### Work task
State how many lines in these records contain the word "about", and nothing else.

Stored data:

━━━━━━

## mm_gcd
module mm_gcd (
    clock,
    reset,
    a,
    b,
    c,
    start,
    finished
);
Size: about 0.0076 sq mm of cells after synthesis.
Settings: LEC_CHECK=0, CAP_MARGIN=20, CORE_MARGIN=2, CORE_UTILIZATION=40, CTS_CLUSTER_DIAMETER=296, CTS_CLUSTER_SIZE=98, HOLD_SLACK_MARGIN=-0.09, PLACE_DENSITY=0.39, SLEW_MARGIN=20; clock period 5.0 ns.
run.sh (not shown) runs the stock make flow with config.mk's settings and CLKGATE_MAP_FILE=.
Then changed:
Settings changed: ABC_AREA from default to 1, CELL_PAD_IN_SITES_DETAIL_PLACEMENT from default to 2, CELL_PAD_IN_SITES_GLOBAL_PLACEMENT from default to 1, CORE_UTILIZATION 40 to 56, CTS_CLUSTER_DIAMETER 296 to 376, CTS_CLUSTER_SIZE 98 to 71, GPL_TIMING_DRIVEN from default to 0, HOLD_SLACK_MARGIN -0.09 to 0.12, MIN_ROUTING_LAYER from default to met2, PLACE_DENSITY 0.39 to default, PLACE_DENSITY_LB_ADDON from default to 0.18.
What happened:
- The new run failed in global placement (3_3_place_gp) with FLW-0024
- area after synthesis rose by roughly a tenth
- die area fell by about a fifth
- synthesized cell count rose by well over a third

━━━━━━

### Answer area
2